> _YOUR INSTRUCTIONS_:
Where does the word "typedef" occur in the data below? Copy each line that holds it.

++++++

==> src/rtl/d2d_pkg.sv <==
// Shared definitions for the multi-channel die-to-die adapter.
//  - clog2        : constant function used to derive the channel-ID width
//  - d2d_word_t   : {data,addr} word at default widths (the top re-declares
//                   the same layout at its own parameter widths)
//  - parity       : even-parity bit over a zero-extended vector; zero
//                   padding does not change the XOR so one function covers
//                   every word width up to PAR_MAX_W
package d2d_pkg;

  localparam int PAR_MAX_W  = 256;
  localparam int DEF_DATA_W = 32;
  localparam int DEF_ADDR_W = 16;

  typedef struct packed {
    logic [DEF_DATA_W-1:0] data;
    logic [DEF_ADDR_W-1:0] addr;
  } d2d_word_t;

  function automatic int clog2(input int n);
    int r;
    r = 0;
    for (int i = 0; i < 31; i++) begin
      if ((1 << i) < n) r = i + 1;
    end
    return r;
  endfunction

  function automatic logic parity(input logic [PAR_MAX_W-1:0] v);
    return ^v;
  endfunction

endpackage

==> src/rtl/d2d_chan_fifo.sv <==
// Per-channel FIFO. Wrap-around pointers carry one extra MSB so full and
// empty are distinguished without a counter. Read data is the head entry
// (show-ahead), so a pop consumes the word already visible on rdata_o.
// Ports:
//  clk_i, rst_i      clock, synchronous active-high reset (empties FIFO)
//  push_i, wdata_i   write request/data (ignored when full)
//  pop_i             consume head entry (ignored when empty)
//  rdata_o           head entry
//  full_o, empty_o   status
module d2d_chan_fifo #(
  parameter int DEPTH = 4,
  parameter int WIDTH = 48
) (
  input  logic             clk_i,
  input  logic             rst_i,
  input  logic             push_i,
  input  logic [WIDTH-1:0] wdata_i,
  input  logic             pop_i,
  output logic [WIDTH-1:0] rdata_o,
  output logic             full_o,
  output logic             empty_o
);

  localparam int AW = $clog2(DEPTH);

  logic [AW:0]      wr_ptr_q, wr_ptr_d;
  logic [AW:0]      rd_ptr_q, rd_ptr_d;
  logic [WIDTH-1:0] mem_q [DEPTH];
  logic             do_push, do_pop;

  assign empty_o = (wr_ptr_q == rd_ptr_q);
  assign full_o  = (wr_ptr_q[AW] != rd_ptr_q[AW]) &&
                   (wr_ptr_q[AW-1:0] == rd_ptr_q[AW-1:0]);
  assign do_push = push_i && !full_o;
  assign do_pop  = pop_i && !empty_o;
  assign rdata_o = mem_q[rd_ptr_q[AW-1:0]];

  always_comb begin
    wr_ptr_d = wr_ptr_q;
    rd_ptr_d = rd_ptr_q;
    if (do_push) wr_ptr_d = wr_ptr_q + (AW+1)'(1);
    if (do_pop)  rd_ptr_d = rd_ptr_q + (AW+1)'(1);
  end

  always_ff @(posedge clk_i) begin
    if (rst_i) begin
      wr_ptr_q <= '0;
      rd_ptr_q <= '0;
    end else begin
      wr_ptr_q <= wr_ptr_d;
      rd_ptr_q <= rd_ptr_d;
    end
  end

  // Storage needs no reset: pointers alone define which entries are live.
  always_ff @(posedge clk_i) begin
    if (do_push) mem_q[wr_ptr_q[AW-1:0]] <= wdata_i;
  end

endmodule
### config.mk
export PLATFORM = sky130hd
export DESIGN_NAME = stopwatch_ctrl
export DESIGN_NICKNAME = d
export VERILOG_FILES = /design/src/rtl/stopwatch_pkg.sv /design/src/rtl/key_debounce.sv /design/src/rtl/stopwatch_ctrl.sv
export SDC_FILE = /design/constraint.sdc
export NUM_CORES = 1
export LEC_CHECK = 0
export ABC_CLOCK_PERIOD_IN_PS = 2860
export CORE_ASPECT_RATIO = 1.25
export CORE_MARGIN = 4
export CORE_UTILIZATION = 60
export CTS_CLUSTER_DIAMETER = 120
export DETAILED_ROUTE_END_ITERATION = 12
export PLACE_DENSITY_LB_ADDON = 0.08
export SKIP_CTS_REPAIR_TIMING = 1
export SLEW_MARGIN = 20
export SYNTH_ARGS = -nofsm -noshare
export SYNTH_HDL_FRONTEND = slang
export SYNTH_SLANG_ARGS = --single-unit
### constraint.sdc
create_clock -name CLK -period 2.86 [get_ports CLK]
set_clock_uncertainty 0.2 [all_clocks]
set_input_delay 0.572 -clock CLK [delete_from_list [all_inputs] [get_ports CLK]]
set_output_delay 0.572 -clock CLK [all_outputs]
set_load 0.03 [all_outputs]
### src/rtl/stopwatch_pkg.sv
// Shared definitions for the stopwatch controller: FSM encoding and debounce defaults.
package stopwatch_pkg;

    localparam int unsigned DEB_CYCLES_DEFAULT = 500000;
    localparam int unsigned CNT_W_DEFAULT      = 20;

    typedef enum logic [1:0] {
        ST_IDLE = 2'd0,
        ST_RUN  = 2'd1,
        ST_STOP = 2'd2,
        ST_FULL = 2'd3
    } sw_state_t;

endpackage
`config.mk`:
```
export PLATFORM = sky130hd
export DESIGN_NAME = micro_gen
export DESIGN_NICKNAME = d
export VERILOG_FILES = /design/src/rtl/micro_gen_pkg.sv /design/src/rtl/micro_gen_return_stack.sv /design/src/rtl/micro_gen.sv
export SDC_FILE = /design/constraint.sdc
export NUM_CORES = 1
export LEC_CHECK = 0
export ABC_AREA = 1
export BUFFER_PORTS_ARGS = -buffer_cell sky130_fd_sc_hd__buf_2
export CAP_MARGIN = 20
export CORE_MARGIN = 10
export CORE_UTILIZATION = 64
export DETAILED_ROUTE_END_ITERATION = 8
export GPL_ROUTABILITY_DRIVEN = 0
export PLACE_DENSITY = 0.93
export SETUP_SLACK_MARGIN = 0.4
export SLEW_MARGIN = 20
export SYNTH_ARGS = -nofsm -noshare
export SYNTH_HDL_FRONTEND = slang
export SYNTH_SLANG_ARGS = --single-unit
```
`constraint.sdc`:
```
create_clock -name _iClk -period 5.1 [get_ports _iClk]
set_clock_uncertainty 0.2 [all_clocks]
set_input_delay 0.51 -clock _iClk [delete_from_list [all_inputs] [get_ports _iClk]]
set_output_delay 0.51 -clock _iClk [all_outputs]
set_load 0.005 [all_outputs]
```
File: src/rtl/fsm_control_pkg.sv
// Shared definitions for the FIFO switching-stage control FSM: state encodings and threshold defaults.
package fsm_control_pkg;

    typedef enum logic [2:0] {
        ST_RESET  = 3'b000,
        ST_INIT   = 3'b001,
        ST_IDLE   = 3'b010,
        ST_ACTIVE = 3'b011,
        ST_ERROR  = 3'b100
    } state_t;

    localparam int UMB_BAJO_RST = 1;
    localparam int UMB_ALTO_RST = 6;

endpackage

File: src/rtl/fsm_control_umbral_regs.sv
// Almost-empty/almost-full threshold registers; only an ordered pair (bajo < alto) is ever accepted.
module fsm_control_umbral_regs #(
    parameter int TH_W     = 3,
    parameter int BAJO_DEF = 1,
    parameter int ALTO_DEF = 6
) (
    input  logic            clk,
    input  logic            reset,
    input  logic            load_en,
    input  logic [TH_W-1:0] bajo_in,
    input  logic [TH_W-1:0] alto_in,
    output logic [TH_W-1:0] bajo_out,
    output logic [TH_W-1:0] alto_out
);

    logic pair_ok;

    assign pair_ok = (bajo_in < alto_in);

    // Both values move together so the outputs can never show an inverted pair.
    always_ff @(posedge clk) begin
        if (!reset) begin
            bajo_out <= TH_W'(BAJO_DEF);
            alto_out <= TH_W'(ALTO_DEF);
        end else if (load_en && pair_ok) begin
            bajo_out <= bajo_in;
            alto_out <= alto_in;
        end
    end

endmodule

File: src/rtl/fsm_control.sv
// Main control FSM of the FIFO switching stage: idle/error flags and programmable thresholds.
// Optional ERR_SRC_CAPTURE_EN records which FIFOs drove the machine into ERROR.
module fsm_control
    import fsm_control_pkg::*;
#(
    parameter int NUM_FIFOS    = 4,
    parameter int TH_W         = 3,
    parameter int UMB_BAJO_DEF = UMB_BAJO_RST,
    parameter int UMB_ALTO_DEF = UMB_ALTO_RST
) (
    input  logic                 clk,
    input  logic                 reset,
    input  logic                 init,
    input  logic [TH_W-1:0]      umbral_bajo_in,
    input  logic [TH_W-1:0]      umbral_alto_in,
    input  logic [NUM_FIFOS-1:0] empty,
    input  logic [NUM_FIFOS-1:0] error,
    output logic [TH_W-1:0]      umbral_bajo_out,
    output logic [TH_W-1:0]      umbral_alto_out,
    output logic [2:0]           state,
    output logic [2:0]           next_state,
    output logic                 idle,
    output logic                 error_out,
    output logic [NUM_FIFOS-1:0] err_src
);

    state_t state_q, state_d;
    logic   any_err, all_empty;

    assign any_err   = |error;
    assign all_empty = &empty;

    always_ff @(posedge clk) begin
        state_q <= state_d;
    end

    // Reset is folded in here so next_state reads RESET while reset is held.
    always_comb begin
        state_d = state_q;
        if (!reset) begin
            state_d = ST_RESET;
        end else begin
            case (state_q)
                ST_RESET:  state_d = ST_INIT;
                ST_INIT:   if (any_err)        state_d = ST_ERROR;
                           else if (init)      state_d = ST_INIT;
                           else                state_d = ST_IDLE;
                ST_IDLE:   if (any_err)        state_d = ST_ERROR;
                           else if (init)      state_d = ST_INIT;
                           else if (!all_empty) state_d = ST_ACTIVE;
                           else                state_d = ST_IDLE;
                ST_ACTIVE: if (any_err)        state_d = ST_ERROR;
                           else if (init)      state_d = ST_INIT;
                           else if (all_empty) state_d = ST_IDLE;
                           else                state_d = ST_ACTIVE;
                ST_ERROR:  state_d = ST_ERROR;
                default:   state_d = ST_RESET;
            endcase
        end
    end

    assign state      = state_q;
    assign next_state = state_d;
    assign idle       = (state_q == ST_IDLE);
    assign error_out  = (state_q == ST_ERROR);

    fsm_control_umbral_regs #(
        .TH_W     (TH_W),
        .BAJO_DEF (UMB_BAJO_DEF),
        .ALTO_DEF (UMB_ALTO_DEF)
    ) u_umbral_regs (
        .clk      (clk),
        .reset    (reset),
        .load_en  (state_q == ST_INIT),
        .bajo_in  (umbral_bajo_in),
        .alto_in  (umbral_alto_in),
        .bajo_out (umbral_bajo_out),
        .alto_out (umbral_alto_out)
    );

`ifdef ERR_SRC_CAPTURE_EN
    logic [NUM_FIFOS-1:0] err_src_q;

    // Snapshot on entry, then accumulate any later offenders until reset.
    always_ff @(posedge clk) begin
        if (!reset)
            err_src_q <= '0;
        else if (state_q == ST_ERROR)
            err_src_q <= err_src_q | error;
        else if (state_d == ST_ERROR)
            err_src_q <= error;
    end

    assign err_src = err_src_q;
`else
    assign err_src = '0;
`endif

endmodule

++++++

> _ANSWER BOX_:
  typedef struct packed {
    typedef enum logic [1:0] {
    typedef enum logic [2:0] {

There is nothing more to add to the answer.